■ Prompt: Provide only the number of lines in the listing that contain the word "sizing".

──────── Extracted records ────────

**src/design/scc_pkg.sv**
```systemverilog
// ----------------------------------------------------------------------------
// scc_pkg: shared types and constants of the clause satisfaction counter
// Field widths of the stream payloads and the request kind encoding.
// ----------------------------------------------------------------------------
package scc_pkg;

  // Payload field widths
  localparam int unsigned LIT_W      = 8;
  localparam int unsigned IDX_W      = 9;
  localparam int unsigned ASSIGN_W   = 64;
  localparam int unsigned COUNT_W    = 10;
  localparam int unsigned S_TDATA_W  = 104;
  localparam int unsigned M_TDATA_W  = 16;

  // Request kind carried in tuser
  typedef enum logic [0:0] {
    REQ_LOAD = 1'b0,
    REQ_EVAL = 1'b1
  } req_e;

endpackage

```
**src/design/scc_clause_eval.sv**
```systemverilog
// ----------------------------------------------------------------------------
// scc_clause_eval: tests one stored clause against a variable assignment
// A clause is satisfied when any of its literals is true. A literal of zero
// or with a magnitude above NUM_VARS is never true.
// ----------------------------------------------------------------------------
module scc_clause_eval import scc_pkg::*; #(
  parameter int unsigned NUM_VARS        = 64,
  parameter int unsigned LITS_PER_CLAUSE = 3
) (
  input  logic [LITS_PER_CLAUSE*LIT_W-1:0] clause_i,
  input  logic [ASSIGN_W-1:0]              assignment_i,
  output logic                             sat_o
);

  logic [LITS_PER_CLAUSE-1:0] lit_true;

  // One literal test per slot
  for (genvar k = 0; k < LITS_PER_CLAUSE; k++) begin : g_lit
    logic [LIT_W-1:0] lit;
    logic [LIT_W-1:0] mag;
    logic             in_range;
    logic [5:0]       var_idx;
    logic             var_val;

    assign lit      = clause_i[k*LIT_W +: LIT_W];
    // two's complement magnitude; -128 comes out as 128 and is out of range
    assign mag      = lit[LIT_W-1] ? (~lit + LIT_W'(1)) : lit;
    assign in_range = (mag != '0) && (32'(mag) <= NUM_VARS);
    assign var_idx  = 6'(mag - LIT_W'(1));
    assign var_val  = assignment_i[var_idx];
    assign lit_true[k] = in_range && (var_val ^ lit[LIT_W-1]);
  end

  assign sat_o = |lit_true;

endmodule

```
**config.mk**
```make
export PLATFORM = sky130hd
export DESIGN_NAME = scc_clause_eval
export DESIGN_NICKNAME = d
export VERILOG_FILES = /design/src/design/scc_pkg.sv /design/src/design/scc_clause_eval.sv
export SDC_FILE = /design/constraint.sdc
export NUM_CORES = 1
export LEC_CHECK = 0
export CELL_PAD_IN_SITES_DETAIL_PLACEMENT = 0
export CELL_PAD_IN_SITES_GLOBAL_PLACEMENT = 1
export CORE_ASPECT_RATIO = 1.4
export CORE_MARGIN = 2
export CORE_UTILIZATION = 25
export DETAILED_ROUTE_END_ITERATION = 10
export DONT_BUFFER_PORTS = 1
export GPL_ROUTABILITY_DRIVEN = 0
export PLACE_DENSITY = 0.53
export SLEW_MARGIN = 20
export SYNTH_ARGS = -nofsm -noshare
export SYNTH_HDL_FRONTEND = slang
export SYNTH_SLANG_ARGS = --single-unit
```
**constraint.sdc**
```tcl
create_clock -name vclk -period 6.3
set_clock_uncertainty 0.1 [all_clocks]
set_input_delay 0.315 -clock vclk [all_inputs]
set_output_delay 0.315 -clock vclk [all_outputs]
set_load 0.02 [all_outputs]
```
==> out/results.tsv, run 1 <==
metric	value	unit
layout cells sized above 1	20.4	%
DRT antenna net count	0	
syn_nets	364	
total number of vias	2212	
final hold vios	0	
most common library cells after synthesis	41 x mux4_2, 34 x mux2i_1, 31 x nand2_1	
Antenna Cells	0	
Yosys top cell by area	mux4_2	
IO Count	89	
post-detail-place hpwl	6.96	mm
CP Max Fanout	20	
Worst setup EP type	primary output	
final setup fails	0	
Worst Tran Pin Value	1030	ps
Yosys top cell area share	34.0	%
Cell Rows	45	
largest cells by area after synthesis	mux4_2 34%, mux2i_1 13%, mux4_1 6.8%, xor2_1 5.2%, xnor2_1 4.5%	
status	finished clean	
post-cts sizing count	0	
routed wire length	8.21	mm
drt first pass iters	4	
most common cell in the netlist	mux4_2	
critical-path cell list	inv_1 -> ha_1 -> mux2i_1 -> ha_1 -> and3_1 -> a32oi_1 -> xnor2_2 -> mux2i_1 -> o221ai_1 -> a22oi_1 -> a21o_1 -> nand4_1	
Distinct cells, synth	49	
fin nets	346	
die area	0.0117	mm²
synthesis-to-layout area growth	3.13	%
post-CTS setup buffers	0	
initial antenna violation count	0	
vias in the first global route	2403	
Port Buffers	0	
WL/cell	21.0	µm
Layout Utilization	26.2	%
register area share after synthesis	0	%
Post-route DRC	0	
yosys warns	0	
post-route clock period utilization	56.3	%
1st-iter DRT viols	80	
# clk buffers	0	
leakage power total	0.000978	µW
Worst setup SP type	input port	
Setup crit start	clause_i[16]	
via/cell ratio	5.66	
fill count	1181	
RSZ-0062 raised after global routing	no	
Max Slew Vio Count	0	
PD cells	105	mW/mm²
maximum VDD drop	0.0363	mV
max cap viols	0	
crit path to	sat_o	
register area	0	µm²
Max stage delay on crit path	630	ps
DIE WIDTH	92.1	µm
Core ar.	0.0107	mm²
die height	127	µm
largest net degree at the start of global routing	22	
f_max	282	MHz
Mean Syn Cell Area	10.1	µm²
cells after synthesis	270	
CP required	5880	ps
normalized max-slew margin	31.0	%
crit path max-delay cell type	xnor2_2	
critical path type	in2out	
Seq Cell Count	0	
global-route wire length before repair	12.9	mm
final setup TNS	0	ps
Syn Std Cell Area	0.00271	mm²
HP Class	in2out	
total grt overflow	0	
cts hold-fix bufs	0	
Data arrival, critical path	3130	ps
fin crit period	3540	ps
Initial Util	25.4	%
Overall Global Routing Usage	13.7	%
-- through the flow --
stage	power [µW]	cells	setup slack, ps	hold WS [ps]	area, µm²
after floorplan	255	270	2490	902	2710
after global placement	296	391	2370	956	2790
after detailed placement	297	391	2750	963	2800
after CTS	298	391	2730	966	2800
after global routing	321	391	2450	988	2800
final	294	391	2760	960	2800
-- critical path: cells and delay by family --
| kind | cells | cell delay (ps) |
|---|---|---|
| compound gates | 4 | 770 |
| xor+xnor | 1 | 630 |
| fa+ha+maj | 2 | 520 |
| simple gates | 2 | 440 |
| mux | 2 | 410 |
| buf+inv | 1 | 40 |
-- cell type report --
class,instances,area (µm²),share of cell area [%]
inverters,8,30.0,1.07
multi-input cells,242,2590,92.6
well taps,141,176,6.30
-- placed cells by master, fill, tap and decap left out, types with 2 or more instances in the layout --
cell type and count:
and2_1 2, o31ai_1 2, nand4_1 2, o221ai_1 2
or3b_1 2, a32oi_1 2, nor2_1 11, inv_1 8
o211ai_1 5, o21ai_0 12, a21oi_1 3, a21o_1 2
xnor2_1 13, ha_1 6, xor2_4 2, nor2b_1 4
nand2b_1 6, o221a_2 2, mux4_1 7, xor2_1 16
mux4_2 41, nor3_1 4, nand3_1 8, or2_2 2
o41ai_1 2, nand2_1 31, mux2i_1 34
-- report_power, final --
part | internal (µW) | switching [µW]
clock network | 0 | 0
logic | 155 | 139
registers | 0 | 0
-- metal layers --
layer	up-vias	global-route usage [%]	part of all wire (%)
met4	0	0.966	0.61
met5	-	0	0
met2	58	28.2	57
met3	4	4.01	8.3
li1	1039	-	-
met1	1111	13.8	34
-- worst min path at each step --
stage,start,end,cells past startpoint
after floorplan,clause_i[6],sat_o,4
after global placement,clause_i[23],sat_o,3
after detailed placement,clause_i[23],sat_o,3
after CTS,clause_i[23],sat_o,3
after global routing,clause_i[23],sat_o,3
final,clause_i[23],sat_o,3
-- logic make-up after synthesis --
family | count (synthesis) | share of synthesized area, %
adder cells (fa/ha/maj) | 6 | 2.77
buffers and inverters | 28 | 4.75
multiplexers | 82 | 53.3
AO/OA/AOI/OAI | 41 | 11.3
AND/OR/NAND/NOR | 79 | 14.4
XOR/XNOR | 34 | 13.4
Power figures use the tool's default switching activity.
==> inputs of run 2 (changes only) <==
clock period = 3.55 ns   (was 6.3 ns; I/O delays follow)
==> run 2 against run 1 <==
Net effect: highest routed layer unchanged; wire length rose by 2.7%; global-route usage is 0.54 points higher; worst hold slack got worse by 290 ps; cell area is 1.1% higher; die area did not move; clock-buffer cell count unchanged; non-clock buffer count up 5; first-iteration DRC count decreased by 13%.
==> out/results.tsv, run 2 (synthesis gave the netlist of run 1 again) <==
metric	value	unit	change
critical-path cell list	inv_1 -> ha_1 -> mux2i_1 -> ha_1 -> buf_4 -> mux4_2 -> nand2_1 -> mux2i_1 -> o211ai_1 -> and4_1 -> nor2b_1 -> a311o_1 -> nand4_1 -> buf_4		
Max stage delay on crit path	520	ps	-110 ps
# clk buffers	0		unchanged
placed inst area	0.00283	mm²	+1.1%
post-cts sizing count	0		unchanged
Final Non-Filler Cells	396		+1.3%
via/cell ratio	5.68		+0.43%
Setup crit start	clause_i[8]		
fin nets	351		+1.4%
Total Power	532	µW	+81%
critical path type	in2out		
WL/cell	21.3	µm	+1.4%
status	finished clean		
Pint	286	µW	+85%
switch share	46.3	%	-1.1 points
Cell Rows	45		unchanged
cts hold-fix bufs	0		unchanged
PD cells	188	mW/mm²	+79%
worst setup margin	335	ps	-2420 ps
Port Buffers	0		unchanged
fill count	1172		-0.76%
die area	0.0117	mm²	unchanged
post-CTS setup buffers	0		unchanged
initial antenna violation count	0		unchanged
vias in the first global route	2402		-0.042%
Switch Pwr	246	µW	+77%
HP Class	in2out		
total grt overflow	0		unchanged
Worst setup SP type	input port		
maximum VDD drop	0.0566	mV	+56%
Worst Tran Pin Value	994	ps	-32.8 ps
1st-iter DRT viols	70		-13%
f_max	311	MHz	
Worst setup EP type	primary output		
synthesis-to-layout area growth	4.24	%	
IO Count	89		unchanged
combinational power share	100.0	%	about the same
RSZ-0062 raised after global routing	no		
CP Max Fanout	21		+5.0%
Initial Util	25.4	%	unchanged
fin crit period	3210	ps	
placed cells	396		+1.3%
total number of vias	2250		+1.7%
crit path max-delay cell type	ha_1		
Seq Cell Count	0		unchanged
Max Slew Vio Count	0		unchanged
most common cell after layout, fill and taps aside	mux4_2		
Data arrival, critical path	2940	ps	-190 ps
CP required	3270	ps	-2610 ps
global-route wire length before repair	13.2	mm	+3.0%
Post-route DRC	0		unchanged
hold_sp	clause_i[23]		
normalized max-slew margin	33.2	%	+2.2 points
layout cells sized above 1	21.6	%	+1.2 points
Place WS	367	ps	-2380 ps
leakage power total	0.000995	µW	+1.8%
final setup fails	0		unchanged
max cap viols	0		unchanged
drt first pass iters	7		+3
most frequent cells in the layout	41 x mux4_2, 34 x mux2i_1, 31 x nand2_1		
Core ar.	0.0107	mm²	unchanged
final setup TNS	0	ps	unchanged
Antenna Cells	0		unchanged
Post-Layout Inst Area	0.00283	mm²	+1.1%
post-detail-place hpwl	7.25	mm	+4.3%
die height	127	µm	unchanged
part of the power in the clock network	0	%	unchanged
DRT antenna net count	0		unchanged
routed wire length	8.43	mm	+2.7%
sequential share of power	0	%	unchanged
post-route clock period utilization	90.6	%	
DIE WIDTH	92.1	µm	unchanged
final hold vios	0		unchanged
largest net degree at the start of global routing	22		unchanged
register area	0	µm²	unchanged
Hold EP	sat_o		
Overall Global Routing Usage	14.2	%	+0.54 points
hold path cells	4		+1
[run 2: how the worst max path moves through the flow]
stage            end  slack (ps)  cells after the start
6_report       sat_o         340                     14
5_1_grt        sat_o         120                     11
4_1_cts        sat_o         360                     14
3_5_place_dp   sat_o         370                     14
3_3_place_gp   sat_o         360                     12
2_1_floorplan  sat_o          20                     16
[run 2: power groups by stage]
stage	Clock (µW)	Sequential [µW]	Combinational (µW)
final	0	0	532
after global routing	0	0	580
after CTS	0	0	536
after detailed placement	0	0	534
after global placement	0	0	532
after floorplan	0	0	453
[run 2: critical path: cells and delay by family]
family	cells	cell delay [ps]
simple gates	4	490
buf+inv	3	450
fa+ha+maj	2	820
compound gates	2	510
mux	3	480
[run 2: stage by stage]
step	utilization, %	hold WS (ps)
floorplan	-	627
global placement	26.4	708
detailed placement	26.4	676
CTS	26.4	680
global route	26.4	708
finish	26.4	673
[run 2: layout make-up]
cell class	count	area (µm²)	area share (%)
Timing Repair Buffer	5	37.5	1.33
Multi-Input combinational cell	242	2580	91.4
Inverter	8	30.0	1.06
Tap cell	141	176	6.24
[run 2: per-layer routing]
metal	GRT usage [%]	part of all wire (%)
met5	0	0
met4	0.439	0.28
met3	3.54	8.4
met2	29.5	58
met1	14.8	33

────────
──────── Extracted records ────────

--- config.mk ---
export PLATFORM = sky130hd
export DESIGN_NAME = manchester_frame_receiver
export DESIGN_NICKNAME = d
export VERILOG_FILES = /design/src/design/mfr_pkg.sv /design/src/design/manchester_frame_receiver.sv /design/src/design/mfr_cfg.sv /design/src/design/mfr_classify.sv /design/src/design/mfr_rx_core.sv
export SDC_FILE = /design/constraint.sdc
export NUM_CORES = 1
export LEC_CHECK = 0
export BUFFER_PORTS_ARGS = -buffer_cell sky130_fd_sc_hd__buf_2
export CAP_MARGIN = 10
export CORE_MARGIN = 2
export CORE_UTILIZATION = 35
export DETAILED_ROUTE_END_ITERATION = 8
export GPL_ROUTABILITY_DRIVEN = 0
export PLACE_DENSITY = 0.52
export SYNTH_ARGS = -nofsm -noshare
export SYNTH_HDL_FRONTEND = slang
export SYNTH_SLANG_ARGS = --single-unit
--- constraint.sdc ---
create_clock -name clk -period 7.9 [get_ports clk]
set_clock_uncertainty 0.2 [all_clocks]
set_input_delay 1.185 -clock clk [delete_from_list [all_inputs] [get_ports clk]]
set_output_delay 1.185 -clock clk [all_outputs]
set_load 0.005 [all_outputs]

────────

■ Answer to the exercise: 2